The CA20P is a carbureted, single overhead cam designed to run on LPG. It came in two claimed different power outputs, initially 90 PS JIS gross at 5,600 rpm and later 82 PS JIS net at 4,800 rpm. The respective torque figures are 15.5 kgm at 2,800 rpm and 15.2 kgm at 2,000 rpm. This engine was usually installed in professional cars and was not regularly available to private buyers. It was replaced by the NA20P engine in mid-1991.

Applications:
- Nissan Cedric NJY30 (1983.06-1987.06)
- Nissan Cedric NJY31 (1987.06-1991.06)
- Nissan Gloria NJY30 (1983.06-1987.06)
- Nissan Gloria NJY31 (1987.06-1991.06)

===CA20S===

The CA20S is an SOHC 1974 cc engine produced from 1982 through 1987, fed by a carburetor. It typically produces a peak power of 102 PS at 5,200 rpm and has a peak torque rating of 160 Nm at 3,600 rpm.

Applications:
- Nissan Stanza
- Nissan Prairie M11/M12 Europe
- Nissan Auster
- Nissan Bluebird Series 3 1985-1986 (Australia)
- Nissan Bluebird U11 Estate 1985-1990 (Europe)
- Nissan Bluebird T12 1985-1988 (Europe)
- Nissan Laurel (C32) 1984-1990 (no twin spark)
- Nissan Skyline GL and GLE (R31) (106 hp)
- 1983-1987 Nissan Cedric/Gloria Y30 (110 PS at 5,600 rpm)
- Nissan Vanette C22 / Vanette Largo GC22 Model, Japan

===CA20E===

The SOHC 1974 cc CA20E was produced from August 1981 to 1991. It produces 78 kW and 160 Nm. Fuel was delivered via Multiport Fuel Injection. Dual spark plugs per cylinder were used in some variants of this engine for enhanced combustion efficiency, called NAPS-X.

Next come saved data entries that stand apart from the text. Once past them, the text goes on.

File: config.mk
export PLATFORM = sky130hd
export DESIGN_NAME = hazard_scoreboard
export DESIGN_NICKNAME = d
export VERILOG_FILES = /design/src/rtl/hazard_scoreboard_pkg.sv /design/src/rtl/hazard_scoreboard_sat_counter.sv /design/src/rtl/hazard_scoreboard.sv
export SDC_FILE = /design/constraint.sdc
export NUM_CORES = 1
export LEC_CHECK = 0
export CAP_MARGIN = 25
export CORE_MARGIN = 3
export CORE_UTILIZATION = 43
export DETAILED_ROUTE_END_ITERATION = 12
export GPL_TIMING_DRIVEN = 1
export PLACE_DENSITY = 0.9
export RECOVER_POWER = 25
export SLEW_MARGIN = 20
export SYNTH_ARGS = -nofsm -noshare
export SYNTH_HDL_FRONTEND = slang
export SYNTH_SLANG_ARGS = --single-unit
File: constraint.sdc
create_clock -name clk -period 6.55 [get_ports clk]
set_clock_uncertainty 0.15 [all_clocks]
set_input_delay 1.31 -clock clk [delete_from_list [all_inputs] [get_ports clk]]
set_output_delay 1.31 -clock clk [all_outputs]
set_load 0.02 [all_outputs]
File: src/rtl/hazard_scoreboard_pkg.sv
// Shared types and helpers for the hazard/forwarding scoreboard.
// The rd field is sized for the widest supported register index and zero-extended on entry.
package hazard_pkg;

  localparam int SB_RD_W = 8;
  localparam int SEL_RF  = 0;

  typedef struct packed {
    logic               valid;
    logic [SB_RD_W-1:0] rd;
    logic               wer;
    logic               is_load;
  } sb_entry_t;

  function automatic int sel_w(input int depth);
    return $clog2(depth + 1);
  endfunction

endpackage

File: src/rtl/hazard_scoreboard_sat_counter.sv
// Saturating up-counter used for the hazard unit performance statistics.
module sat_counter #(
  parameter int W = 32
) (
  input  logic         clk,
  input  logic         reset,
  input  logic         inc,
  output logic [W-1:0] count
);

  logic [W-1:0] r_count;

  always_ff @(posedge clk or negedge reset) begin
    if (!reset) begin
      r_count <= '0;
    end else if (inc && (r_count != {W{1'b1}})) begin
      r_count <= r_count + W'(1);
    end
  end

  assign count = r_count;

endmodule

File: src/rtl/hazard_scoreboard.sv
// Hazard, forwarding and load-use interlock unit for the in-order pipeline.
// A shift-register scoreboard tracks in-flight writes; entry 0 is the stage right after decode.
module hazard_scoreboard
  import hazard_pkg::*;
#(
  parameter int XLEN     = 32,
  parameter int REG_AW   = 5,
  parameter int DEPTH    = 3,
  parameter int LOAD_LAT = 1,
  parameter int FWD_EN   = 1,
  parameter int CNT_W    = 32
) (
  input  logic                      clk,
  input  logic                      reset,
  input  logic                      id_valid,
  input  logic [REG_AW-1:0]         id_rs1,
  input  logic [REG_AW-1:0]         id_rs2,
  input  logic                      id_uses_rs2,
  input  logic [REG_AW-1:0]         id_rd,
  input  logic                      id_wer,
  input  logic                      id_is_load,
  input  logic [XLEN-1:0]           rf_rv1,
  input  logic [XLEN-1:0]           rf_rv2,
  input  logic [DEPTH*XLEN-1:0]     stage_data,
  input  logic                      flush,
  output logic [XLEN-1:0]           fwd_rv1,
  output logic [XLEN-1:0]           fwd_rv2,
  output logic [sel_w(DEPTH)-1:0]   fwd_sel1,
  output logic [sel_w(DEPTH)-1:0]   fwd_sel2,
  output logic                      stall,
  output logic [CNT_W-1:0]          stall_cnt,
  output logic [CNT_W-1:0]          flush_cnt,
  output logic [CNT_W-1:0]          fwd_cnt
);

  localparam int SW = sel_w(DEPTH);

  sb_entry_t         r_sb [DEPTH];
  sb_entry_t         w_new;
  logic [XLEN-1:0]   w_stage [DEPTH];
  logic [REG_AW-1:0] w_src [2];
  logic              w_src_en [2];
  logic [XLEN-1:0]   w_rf [2];
  logic              w_stall;
  logic              w_accept;
  logic              w_any_fwd;

  genvar k, s;

  for (k = 0; k < DEPTH; k++) begin : g_stage
    assign w_stage[k] = stage_data[k*XLEN +: XLEN];
  end

  assign w_src[0]    = id_rs1;
  assign w_src[1]    = id_rs2;
  assign w_src_en[0] = 1'b1;
  assign w_src_en[1] = id_uses_rs2;
  assign w_rf[0]     = rf_rv1;
  assign w_rf[1]     = rf_rv2;

  // Per source: scan oldest to youngest so the lowest-index match overwrites any older one.
  for (s = 0; s < 2; s++) begin : g_src
    logic            w_found;
    int              w_idx;
    logic            w_ready;
    logic [SW-1:0]   w_sel;
    logic            w_hazard;
    logic [XLEN-1:0] w_data;

    always_comb begin
      w_found = 1'b0;
      w_idx   = 0;
      for (int j = DEPTH - 1; j >= 0; j--) begin
        if (r_sb[j].valid && r_sb[j].wer && w_src_en[s] &&
            (w_src[s] != '0) && (r_sb[j].rd == SB_RD_W'(w_src[s]))) begin
          w_found = 1'b1;
          w_idx   = j;
        end
      end
    end

    assign w_ready = !r_sb[w_idx].is_load || (w_idx >= LOAD_LAT);

    always_comb begin
      w_sel    = SW'(SEL_RF);
      w_hazard = 1'b0;
      if (w_found) begin
        if ((FWD_EN != 0) && w_ready) begin
          w_sel = SW'(w_idx + 1);
        end else begin
          w_hazard = 1'b1;
        end
      end
    end

    assign w_data = (w_sel == SW'(SEL_RF)) ? w_rf[s] : w_stage[w_idx];
  end

  assign fwd_sel1 = g_src[0].w_sel;
  assign fwd_sel2 = g_src[1].w_sel;
  assign fwd_rv1  = g_src[0].w_data;
  assign fwd_rv2  = g_src[1].w_data;

  // A flush kills the decode instruction, so it never needs to wait.
  assign w_stall   = id_valid && (g_src[0].w_hazard || g_src[1].w_hazard) && !flush;
  assign w_accept  = id_valid && !w_stall && !flush;
  assign w_any_fwd = w_accept && ((fwd_sel1 != SW'(SEL_RF)) || (fwd_sel2 != SW'(SEL_RF)));
  assign stall     = w_stall;

  always_comb begin
    w_new = '0;
    if (w_accept) begin
      w_new.valid   = 1'b1;
      w_new.rd      = SB_RD_W'(id_rd);
      w_new.wer     = id_wer;
      w_new.is_load = id_is_load;
    end
  end

  always_ff @(posedge clk or negedge reset) begin
    if (!reset) begin
      for (int j = 0; j < DEPTH; j++) begin
        r_sb[j] <= '0;
      end
    end else begin
      r_sb[0] <= w_new;
      for (int j = 1; j < DEPTH; j++) begin
        r_sb[j] <= r_sb[j-1];
      end
    end
  end

  sat_counter #(.W(CNT_W)) u_stall_cnt (
    .clk   (clk),
    .reset (reset),
    .inc   (w_stall),
    .count (stall_cnt)
  );

  sat_counter #(.W(CNT_W)) u_flush_cnt (
    .clk   (clk),
    .reset (reset),
    .inc   (flush),
    .count (flush_cnt)
  );

  sat_counter #(.W(CNT_W)) u_fwd_cnt (
    .clk   (clk),
    .reset (reset),
    .inc   (w_any_fwd),
    .count (fwd_cnt)
  );

endmodule
==> impl_metrics.json <==
{
  "status": "finished with violations",
  "violations": "max-capacitance violations, max-slew violations",
  "critPathSlowestCell": "clkdlybuf4s50_1",
  "min_period_ps": 6360,
  "setup_viol": 0,
  "rsz0062_at_grt": "no",
  "p_clk_share_pct": 45.2,
  "endpoint_kind": "output port",
  "hold_buffers": 0,
  "grt_antenna_before_repair": 6,
  "final_nets": 1449,
  "cts_sinks": 120,
  "postCtsSetupRepairBufs": 0,
  "synth_top_area_cell": "dfrtp_1",
  "dieHeight_um": 142,
  "slew_headroom_pct": -74.4,
  "postSynthNetCount": 1117,
  "synthCells": 931,
  "rr_startpoint": "r_sb[3]$_DFF_PN0_",
  "p_per_area_nw_per_um2": 179,
  "start_util_pct": 44.8,
  "comb_power_share_pct": 18.2,
  "synth_edf_count": 0,
  "p_int_w": 0.00163,
  "grt_pass1_vias": 8385,
  "cts_max_level": 4,
  "via_per_inst": 5.61,
  "cp.required_ps": 5090,
  "worstSetupStartpointType": "input pin",
  "grtUsageTotal_pct": 28.8,
  "grt_first_pass_wirelength_um": 45700,
  "layout_common_cells": "318 x clkdlybuf4s50_1, 134 x nand2_1, 120 x dfrtp_1",
  "drtAntennaViolNets": 0,
  "synth_top_area_share_pct": 38.0,
  "area_growth_syn_to_layout_pct": 56.0,
  "leakagePower_nw": 5.53,
  "crit_path_frequent_cell": "clkdlybuf4s50_1",
  "dieArea_um2": 20000,
  "drt-initial-drc-count": 561,
  "switching_share_pct": 26.1,
  "hpwlAfterDp_um": 22600,
  "power_frac_seq_pct": 36.5,
  "vias": 8450,
  "fin_crit_sh_pct": 97.1,
  "avgSynthCellArea_um2": 8.49,
  "setup_tns_ps": 0,
  "ys_seq_area_share_pct": 38.0,
  "timing.final.hold_violations": 0,
  "cap_violations": 2,
  "grt_overflow": 0,
  "synthFlopType": "dfrtp_1",
  "hp-class": "flip-flop to flip-flop",
  "clockBufferDepth": 2,
  "cts_made_buffers": 17,
  "io_buffers": 346,
  "drc": 0,
  "critPathMaxStageDelay_ps": 680,
  "cp.arrival_ps": 4900,
  "fmax_ghz": 0.157,
  "p_switching_w": 0.000575,
  "clockRootBuffer": "clkbuf_16",
  "crit_chain": "clkdlybuf4s50_1, or4_1, o211ai_2, nor2_1, nor3_2, inv_1, ha_1, o41ai_1, o31ai_1, a41o_2, o21ai_0, clkdlybuf4s50_1",
  "clk-insertion-delay-late_ps": 420,
  "avgRoutedWirePerCell_um": 19.9,
  "drive_gt1_share_pct": 5.73,
  "path_max_fanout": 15,
  "ys_types": 48,
  "worst_slew_pin_slew_ps": 2620,
  "core_area_um2": 17700,
  "drt-pass1-iter-count": 7,
  "pin_count": 347,
  "critPathKind": "input pin to output port",
  "grt_max_degree": 72,
  "ys_ff_latch": 120,
  "async_flop_share_pct": 100,
  "yosys_warnings": 0,
  "routed_wirelength_um": 30000,
  "cp-startpoint": "id_rs1[2]",
  "synth_area_leaders": "dfrtp_1 38%, xnor2_1 10%, mux2i_1 8.1%",
  "die_x_um": 142,
  "cts_tree": "yes",
  "num_rows": 48,
  "holdCritStartpoint": "r_sb[21]$_DFF_PN0_",
  "globalplace.congestion": 0.950,
  "slew_violations": 123,
  "syn-cell-area_um2": 7900,
  "final_common_cell": "clkdlybuf4s50_1",
  "whs_ps": 238,
  "clk_pin_slew_worst_paths_ps": 50,
  "peakVddDrop_mv": 0.233
}
## cells by family after synthesis
family / share of synthesized area (%)
buffers and inverters: 3.44
adder cells (fa/ha/maj): 0.633
multiplexers: 8.39
flip-flops: 38.0
AND/OR/NAND/NOR: 26.6
AO/OA/AOI/OAI: 9.47
XOR/XNOR: 13.5
## sequential cells by signal, summed over array words and instances, names as in the netlist
| signal | flops |
|---|---|
| r_sb | 24 |
| u_stall_cnt.count | 32 |
| u_flush_cnt.count | 32 |
| u_fwd_cnt.count | 32 |
## critical path: cells and delay by family
kind                     cells  cell delay, ps
AND/OR/NAND/NOR              3             980
AO/OA/AOI/OAI                5            1200
adder cells (fa/ha/maj)      1             170
buffers and inverters        3            1250
## cell usage after synthesis, types with 2 or more instances
| cell type | instances |
|---|---|
| clkbuf_1 | 38 |
| mux2i_1 | 64 |
| o41ai_1 | 2 |
| nor4_1 | 16 |
| ha_1 | 4 |
| or4_4 | 2 |
| or4_1 | 5 |
| nor4b_1 | 3 |
| and2_0 | 2 |
| dfrtp_1 | 120 |
| nor3b_1 | 9 |
| a31oi_1 | 2 |
| and3_1 | 20 |
| nor3_1 | 21 |
| nand2_1 | 135 |
| and2_1 | 17 |
| nand2b_1 | 4 |
| a21oi_1 | 33 |
| or3_1 | 3 |
| and4_1 | 8 |
| or2_2 | 2 |
| xor2_1 | 27 |
| nor4_2 | 5 |
| o21ai_1 | 3 |
| nand4_1 | 34 |
| buf_6 | 2 |
| o21ai_0 | 96 |
| inv_1 | 11 |
| nor2_1 | 54 |
| nand3_1 | 63 |
| nor2b_1 | 2 |
| nand3b_1 | 4 |
| buf_2 | 7 |
| xnor2_1 | 93 |
| buf_1 | 7 |
## per-layer routing
metal	global-route usage (%)	share of wire [%]	up-vias
met3	7.79	8.4	81
met1	35.4	39	4029
met4	12.1	3.7	2
met5	0	0.067	-
li1	-	-	3943
met2	47.8	49	395
## cell type report
type | count | area, um^2
clock buffer | 18 | 429
sequential | 120 | 3000
antenna | 7 | 17.5
tap | 225 | 282
clock inverter | 13 | 195
inverter | 12 | 45.0
multi-input combinational | 745 | 4660
fill | 1342 | 5330
timing repair buffer | 367 | 3700
## through the flow
stage                     power, W  instances  area, um^2  utilization, %  setup slack [ps]
after CTS                  0.00221       1500       12300            69.4              76.3
after detailed placement   0.00122       1469       11600            65.9              87.7
after global placement     0.00121       1469       11600            65.8               237
after floorplan           0.000962        931        7900               -               488
after global routing       0.00228       1504       12300            69.8              11.3
final                      0.00220       1507       12300            69.8               193
## final timing paths
kind / end / slack [ps] / depth (start not counted)
min reg2reg: r_sb[10]$_DFF_PN0_ / 240 / 0
min: r_sb[10]$_DFF_PN0_ / 240 / 0
min in group asynchronous: u_stall_cnt.count[0]$_DFFE_PN0P_ / 1560 / 1
max reg2reg: u_fwd_cnt.count[13]$_DFFE_PN0P_ / 2480 / 13
max: fwd_rv1[1] / 190 / 12
max in group asynchronous: u_flush_cnt.count[11]$_DFFE_PN0P_ / 1910 / 2
## timing repair
action / CTS / global route
setup endpoints to repair: 0 / 31
hold endpoints to repair: 0 / 0
gates resized for setup: 0 / 27
## power by group through the flow
| stage | Combinational (W) | Sequential (W) | Clock (W) |
|---|---|---|---|
| after detailed placement | 0.000402 | 0.000816 | 0 |
| final | 0.000401 | 0.000805 | 0.000997 |
| after global routing | 0.000433 | 0.000808 | 0.00104 |
| after CTS | 0.000406 | 0.000804 | 0.00100 |
| after global placement | 0.000393 | 0.000815 | 0 |
| after floorplan | 0.000128 | 0.000834 | 0 |
Power figures use the tool's default switching activity.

It was used in the following vehicles:
- 1984-1988 Nissan 200SX (US & Canada) / Nissan Gazelle (Australia)
- 1986-1992 Nissan Pintara R31/U12 (Australia)
- 1984-1990 Nissan Stanza
- 1982-1988 Stanza Wagon (US)/ Multi (Canada) M10
- 1987-1989 Nissan Bluebird / Bluebird ATTESA U12 (and was replaced by the SR20DE in the Series 2 U12 Bluebirds)
- 1988-1990 Nissan Bluebird T72
- 1986-1991 Nissan Pintara

===CA20DE/CA20DET/CA20ET===

There was never a factory-produced twin-cam 2.0 L CA engine, nor there was a turbo version. However, the blocks are similar, and it is possible to fit the DOHC CA18DE/CA18DET twin-cam head into the SOHC CA20 block. However, the DOHC/SOHC manifolds are different and the timing pulley/belts are not compatible. Despite this, however, several examples of a CA20DET engine have been built.

==Stroker kits==
Tomei and JUN of Japan produced 2-litre stroker kits for the CA18. Also companies like Norris Designs and Spool Imports produces CA20 stroker kits as well as a CA20 engine.